Właśnie wróciłem z Enoshimy w Japonii, gdzie pracowałem z trenerami i zawodnikami polskiej kadry narodowej oraz starałem się ,,rozpoznać’’ akwen olimpijski. Najwięcej uwagi poświęciłem żeńskiej załodze 470 Agnieszki i Joli, współpracując z Zizim – Zdzisławem Staniulem oraz Dominikowi i Szymonowi, których od lat trenuje Paweł Kacprowski. Dzięki ich wielkiemu zaangażowaniu i zaufaniu w moją wiedzę, która przejawiała się ochotą wypróbowania nowych ,,ustawień’’ , sprawiła, że zrobiliśmy duży krok do przodu a współpraca sprawiała dużo przyjemności.
Warunki pogodowe były skomplikowane i zmieniały się prawie każdego dnia. Wydaje mi się jednak, że w ciągu tych kilku dni nauczyłem się poprawnie ,,czytać’’ wiatr na podstawie obserwacji chmur, a prąd wodny dzięki precyzyjnym pomiarom trenerów też był ,,pod kontrolą’’, mimo tego, że na różnych trasach miał on inny kierunek i siłę. Cieszył mnie fakt, że podczas wyścigów potrafiłem wytypować poprawnie ten właściwy sposób rozegrania pierwszej halsówki – i nie polegało to tylko na stwierdzeniu lewa czy prawa strona
Mój 9 dniowy pobyt był bardzo intensywny pod względem czasowym. Przed regatami, które odbyły się w dniach 22-24 dużo czasu poświęciliśmy na testy szybkościowe i zmiany w trymie masztu i żagli oraz ich analizę. Na pewno ,,zwiększyliśmy’’ szybkość 470 przy słabym wietrze, z którą Agnieszka i Jola miały problemy. W 49- erze Dominik z Szymonem żeglowali już szybko na nowym kadłubie i doprecyzowany został sposób trymu masztu i żagli w warunkach słabo i średnio wiatrowych.

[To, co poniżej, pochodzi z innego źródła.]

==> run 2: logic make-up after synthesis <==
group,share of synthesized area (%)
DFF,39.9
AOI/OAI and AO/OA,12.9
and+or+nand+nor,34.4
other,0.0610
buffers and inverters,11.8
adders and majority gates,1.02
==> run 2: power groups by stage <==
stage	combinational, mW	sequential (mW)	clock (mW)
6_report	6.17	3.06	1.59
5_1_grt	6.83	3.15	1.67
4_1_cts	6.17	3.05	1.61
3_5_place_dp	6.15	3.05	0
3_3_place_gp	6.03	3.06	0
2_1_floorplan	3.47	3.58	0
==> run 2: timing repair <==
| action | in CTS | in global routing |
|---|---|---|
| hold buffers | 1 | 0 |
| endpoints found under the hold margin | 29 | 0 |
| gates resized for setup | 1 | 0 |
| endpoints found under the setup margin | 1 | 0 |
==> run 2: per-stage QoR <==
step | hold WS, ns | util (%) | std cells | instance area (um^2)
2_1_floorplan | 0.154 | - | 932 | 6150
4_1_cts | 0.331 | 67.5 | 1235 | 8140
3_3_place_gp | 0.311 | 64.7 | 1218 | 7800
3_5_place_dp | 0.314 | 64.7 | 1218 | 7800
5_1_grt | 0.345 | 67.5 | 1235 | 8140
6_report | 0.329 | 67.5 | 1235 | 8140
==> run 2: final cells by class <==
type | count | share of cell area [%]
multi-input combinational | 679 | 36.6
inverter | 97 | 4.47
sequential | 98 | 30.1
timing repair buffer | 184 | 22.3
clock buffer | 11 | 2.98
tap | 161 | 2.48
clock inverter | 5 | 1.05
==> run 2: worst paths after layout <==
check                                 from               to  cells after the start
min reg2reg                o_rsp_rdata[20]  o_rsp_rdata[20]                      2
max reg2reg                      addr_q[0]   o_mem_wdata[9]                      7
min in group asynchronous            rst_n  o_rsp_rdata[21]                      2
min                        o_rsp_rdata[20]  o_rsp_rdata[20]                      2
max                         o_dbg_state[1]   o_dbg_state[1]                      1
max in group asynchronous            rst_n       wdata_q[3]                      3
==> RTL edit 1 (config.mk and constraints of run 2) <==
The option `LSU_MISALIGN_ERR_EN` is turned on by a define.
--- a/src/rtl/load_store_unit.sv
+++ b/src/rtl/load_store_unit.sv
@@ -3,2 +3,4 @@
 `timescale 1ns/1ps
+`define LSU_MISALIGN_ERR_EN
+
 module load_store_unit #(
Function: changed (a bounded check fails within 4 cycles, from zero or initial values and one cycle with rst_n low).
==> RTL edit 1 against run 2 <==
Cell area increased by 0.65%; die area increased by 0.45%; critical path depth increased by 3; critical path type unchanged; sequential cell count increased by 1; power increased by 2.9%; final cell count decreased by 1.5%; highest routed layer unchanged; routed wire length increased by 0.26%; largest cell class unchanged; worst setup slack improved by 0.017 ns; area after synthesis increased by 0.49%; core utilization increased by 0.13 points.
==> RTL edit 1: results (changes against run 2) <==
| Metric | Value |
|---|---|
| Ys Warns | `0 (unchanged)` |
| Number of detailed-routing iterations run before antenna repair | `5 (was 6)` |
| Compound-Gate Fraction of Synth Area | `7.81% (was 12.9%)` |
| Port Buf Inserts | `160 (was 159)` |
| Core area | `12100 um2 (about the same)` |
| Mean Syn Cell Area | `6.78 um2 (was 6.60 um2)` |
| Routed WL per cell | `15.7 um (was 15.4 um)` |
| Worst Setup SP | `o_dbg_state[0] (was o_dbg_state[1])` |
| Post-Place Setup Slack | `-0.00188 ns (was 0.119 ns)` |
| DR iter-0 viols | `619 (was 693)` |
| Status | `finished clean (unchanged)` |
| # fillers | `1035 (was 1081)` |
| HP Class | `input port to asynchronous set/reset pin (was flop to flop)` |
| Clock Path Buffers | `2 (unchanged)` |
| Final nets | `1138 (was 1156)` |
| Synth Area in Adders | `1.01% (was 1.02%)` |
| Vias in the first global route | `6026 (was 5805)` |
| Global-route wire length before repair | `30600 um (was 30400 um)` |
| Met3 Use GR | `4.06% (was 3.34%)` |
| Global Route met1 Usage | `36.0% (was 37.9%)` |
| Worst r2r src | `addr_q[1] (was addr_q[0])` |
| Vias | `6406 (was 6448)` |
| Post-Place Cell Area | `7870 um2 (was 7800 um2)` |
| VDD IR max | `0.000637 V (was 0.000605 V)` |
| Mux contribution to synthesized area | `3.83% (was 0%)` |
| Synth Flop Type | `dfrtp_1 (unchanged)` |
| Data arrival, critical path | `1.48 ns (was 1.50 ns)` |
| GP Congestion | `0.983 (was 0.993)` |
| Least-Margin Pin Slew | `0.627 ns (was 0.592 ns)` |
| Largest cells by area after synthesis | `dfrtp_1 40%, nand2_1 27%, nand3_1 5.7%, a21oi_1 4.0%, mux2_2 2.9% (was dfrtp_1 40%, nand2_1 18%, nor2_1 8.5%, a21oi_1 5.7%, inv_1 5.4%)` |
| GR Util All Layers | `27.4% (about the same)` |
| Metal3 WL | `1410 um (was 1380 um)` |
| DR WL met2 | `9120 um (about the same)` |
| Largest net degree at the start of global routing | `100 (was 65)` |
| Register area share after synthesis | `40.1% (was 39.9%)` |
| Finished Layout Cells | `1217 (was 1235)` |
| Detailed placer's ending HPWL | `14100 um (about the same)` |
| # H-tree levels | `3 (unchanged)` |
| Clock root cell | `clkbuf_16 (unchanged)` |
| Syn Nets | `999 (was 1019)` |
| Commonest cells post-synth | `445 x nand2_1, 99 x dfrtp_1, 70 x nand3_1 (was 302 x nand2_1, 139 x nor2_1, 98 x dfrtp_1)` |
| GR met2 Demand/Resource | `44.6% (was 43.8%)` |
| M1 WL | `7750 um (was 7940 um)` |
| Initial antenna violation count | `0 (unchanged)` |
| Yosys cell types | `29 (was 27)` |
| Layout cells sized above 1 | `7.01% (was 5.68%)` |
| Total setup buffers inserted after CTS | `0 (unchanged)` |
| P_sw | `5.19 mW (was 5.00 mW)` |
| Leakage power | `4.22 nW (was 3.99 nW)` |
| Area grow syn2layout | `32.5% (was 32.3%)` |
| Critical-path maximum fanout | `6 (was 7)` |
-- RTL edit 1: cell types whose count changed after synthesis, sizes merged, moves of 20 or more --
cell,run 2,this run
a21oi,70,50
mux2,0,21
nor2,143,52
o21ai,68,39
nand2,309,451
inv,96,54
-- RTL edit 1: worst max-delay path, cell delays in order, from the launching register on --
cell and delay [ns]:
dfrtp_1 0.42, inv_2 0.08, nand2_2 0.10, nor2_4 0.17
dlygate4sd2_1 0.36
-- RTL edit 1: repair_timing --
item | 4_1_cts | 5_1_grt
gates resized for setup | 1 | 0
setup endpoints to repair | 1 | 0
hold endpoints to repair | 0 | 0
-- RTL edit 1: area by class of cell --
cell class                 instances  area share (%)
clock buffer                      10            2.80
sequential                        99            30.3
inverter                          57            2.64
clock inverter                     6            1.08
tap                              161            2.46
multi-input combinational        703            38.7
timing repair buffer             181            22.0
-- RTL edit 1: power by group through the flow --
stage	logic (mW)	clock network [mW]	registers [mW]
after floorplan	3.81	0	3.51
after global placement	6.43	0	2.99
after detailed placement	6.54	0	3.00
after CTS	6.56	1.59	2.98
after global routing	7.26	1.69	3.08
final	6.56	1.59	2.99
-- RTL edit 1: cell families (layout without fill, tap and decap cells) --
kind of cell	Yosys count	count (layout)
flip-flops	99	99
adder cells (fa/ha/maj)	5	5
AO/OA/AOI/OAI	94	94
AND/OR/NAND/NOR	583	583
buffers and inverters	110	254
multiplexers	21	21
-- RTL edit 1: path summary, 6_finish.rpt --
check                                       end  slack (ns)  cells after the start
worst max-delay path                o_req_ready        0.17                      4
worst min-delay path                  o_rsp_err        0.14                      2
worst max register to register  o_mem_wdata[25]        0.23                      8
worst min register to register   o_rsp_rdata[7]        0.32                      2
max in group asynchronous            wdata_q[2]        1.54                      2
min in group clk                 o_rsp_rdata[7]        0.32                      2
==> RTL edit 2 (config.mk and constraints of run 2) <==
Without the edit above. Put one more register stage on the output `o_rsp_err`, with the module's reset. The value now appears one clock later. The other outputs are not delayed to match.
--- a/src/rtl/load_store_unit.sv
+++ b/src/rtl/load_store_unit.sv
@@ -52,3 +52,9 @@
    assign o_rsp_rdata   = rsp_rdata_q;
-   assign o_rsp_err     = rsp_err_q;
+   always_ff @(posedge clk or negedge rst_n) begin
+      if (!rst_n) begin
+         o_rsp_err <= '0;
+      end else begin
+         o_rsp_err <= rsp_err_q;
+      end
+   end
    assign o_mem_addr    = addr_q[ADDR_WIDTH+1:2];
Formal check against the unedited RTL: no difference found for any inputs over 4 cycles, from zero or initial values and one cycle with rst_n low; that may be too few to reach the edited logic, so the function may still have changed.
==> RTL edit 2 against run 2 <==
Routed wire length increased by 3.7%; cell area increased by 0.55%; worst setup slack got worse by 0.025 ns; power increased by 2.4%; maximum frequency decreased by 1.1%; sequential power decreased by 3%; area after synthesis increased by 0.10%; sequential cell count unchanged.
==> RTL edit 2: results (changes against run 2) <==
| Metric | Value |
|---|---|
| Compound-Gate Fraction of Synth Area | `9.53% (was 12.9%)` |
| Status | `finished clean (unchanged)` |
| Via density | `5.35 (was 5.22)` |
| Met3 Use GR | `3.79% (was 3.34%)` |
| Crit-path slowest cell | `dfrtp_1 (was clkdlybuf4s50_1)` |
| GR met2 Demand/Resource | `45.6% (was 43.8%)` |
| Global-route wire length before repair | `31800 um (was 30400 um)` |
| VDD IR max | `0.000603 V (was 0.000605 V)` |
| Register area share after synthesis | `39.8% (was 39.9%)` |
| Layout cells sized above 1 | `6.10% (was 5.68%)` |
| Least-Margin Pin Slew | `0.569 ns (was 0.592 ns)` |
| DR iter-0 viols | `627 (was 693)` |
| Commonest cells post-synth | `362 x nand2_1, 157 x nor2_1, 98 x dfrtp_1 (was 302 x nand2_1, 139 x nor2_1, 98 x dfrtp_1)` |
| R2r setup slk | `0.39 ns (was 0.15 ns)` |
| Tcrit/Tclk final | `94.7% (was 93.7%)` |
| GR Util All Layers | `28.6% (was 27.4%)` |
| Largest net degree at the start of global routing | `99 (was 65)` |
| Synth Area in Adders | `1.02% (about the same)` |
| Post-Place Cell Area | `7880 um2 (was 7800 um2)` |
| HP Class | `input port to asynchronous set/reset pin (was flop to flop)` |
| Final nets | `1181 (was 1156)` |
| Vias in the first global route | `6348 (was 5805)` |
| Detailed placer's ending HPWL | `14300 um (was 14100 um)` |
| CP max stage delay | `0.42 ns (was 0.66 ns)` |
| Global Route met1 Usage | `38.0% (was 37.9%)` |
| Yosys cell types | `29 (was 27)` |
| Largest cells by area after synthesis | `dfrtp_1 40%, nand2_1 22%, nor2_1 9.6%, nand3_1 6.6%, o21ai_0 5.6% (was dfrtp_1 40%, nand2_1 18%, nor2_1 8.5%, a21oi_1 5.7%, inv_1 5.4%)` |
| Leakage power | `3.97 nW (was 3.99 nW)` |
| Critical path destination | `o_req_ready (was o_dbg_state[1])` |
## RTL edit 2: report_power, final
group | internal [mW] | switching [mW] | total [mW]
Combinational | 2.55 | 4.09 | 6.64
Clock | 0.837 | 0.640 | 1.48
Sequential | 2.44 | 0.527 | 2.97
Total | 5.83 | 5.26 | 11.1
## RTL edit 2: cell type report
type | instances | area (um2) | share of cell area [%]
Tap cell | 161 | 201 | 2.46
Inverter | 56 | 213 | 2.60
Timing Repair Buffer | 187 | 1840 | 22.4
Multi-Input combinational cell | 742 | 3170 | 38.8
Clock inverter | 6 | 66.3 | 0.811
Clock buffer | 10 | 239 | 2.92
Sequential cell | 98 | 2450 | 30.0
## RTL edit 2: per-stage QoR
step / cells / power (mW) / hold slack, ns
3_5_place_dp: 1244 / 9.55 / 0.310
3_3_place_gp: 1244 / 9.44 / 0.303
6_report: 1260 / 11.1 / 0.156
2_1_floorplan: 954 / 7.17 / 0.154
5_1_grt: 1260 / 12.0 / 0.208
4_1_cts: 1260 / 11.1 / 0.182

Omawialiśmy również wiele sytuacji taktycznych i założeń strategicznych czyli rozgrywaliśmy wyścigi ,,na sucho’’. Wszyscy wiemy doskonale, że jedno to jest wiedzieć a drugie to jest zastosować w praktyce. Na to potrzeba sporo czasu, ale bardzo mnie cieszyło, że zawodnicy podczas rozgrywania wyścigów więcej uwagi poświęcali na zrealizowanie omawianych tematów. Faktem jest, że należy intensywnie ,,trzymać rękę na pulsie ‘’, aby u wszystkich zwiększyć tzw. dyscyplinę taktyczną i zmniejszyć ilość niepotrzebnych strat miejsc. W tenisie ziemnym takie błędy nazywa się fachowo – unforced error czyli niewymuszony błąd. Na pewno rzadziej stosuje się takie określenie w żeglarstwie, bo są one trudniejsze do ,,wyłapania’’ ale tym bardziej trzeba im poświęcać więcej uwagi.
Podróż powrotna trwała prawie 25 godzin, a do tego zmiana czasu – 7 godzin wstecz, nie jest obojętna dla nikogo. Ja już następnego dnia bez większych problemów funkcjonuję normalnie ale nie ukrywam, że przyda mi się teraz kilka ,,luźniejszych’’ dni.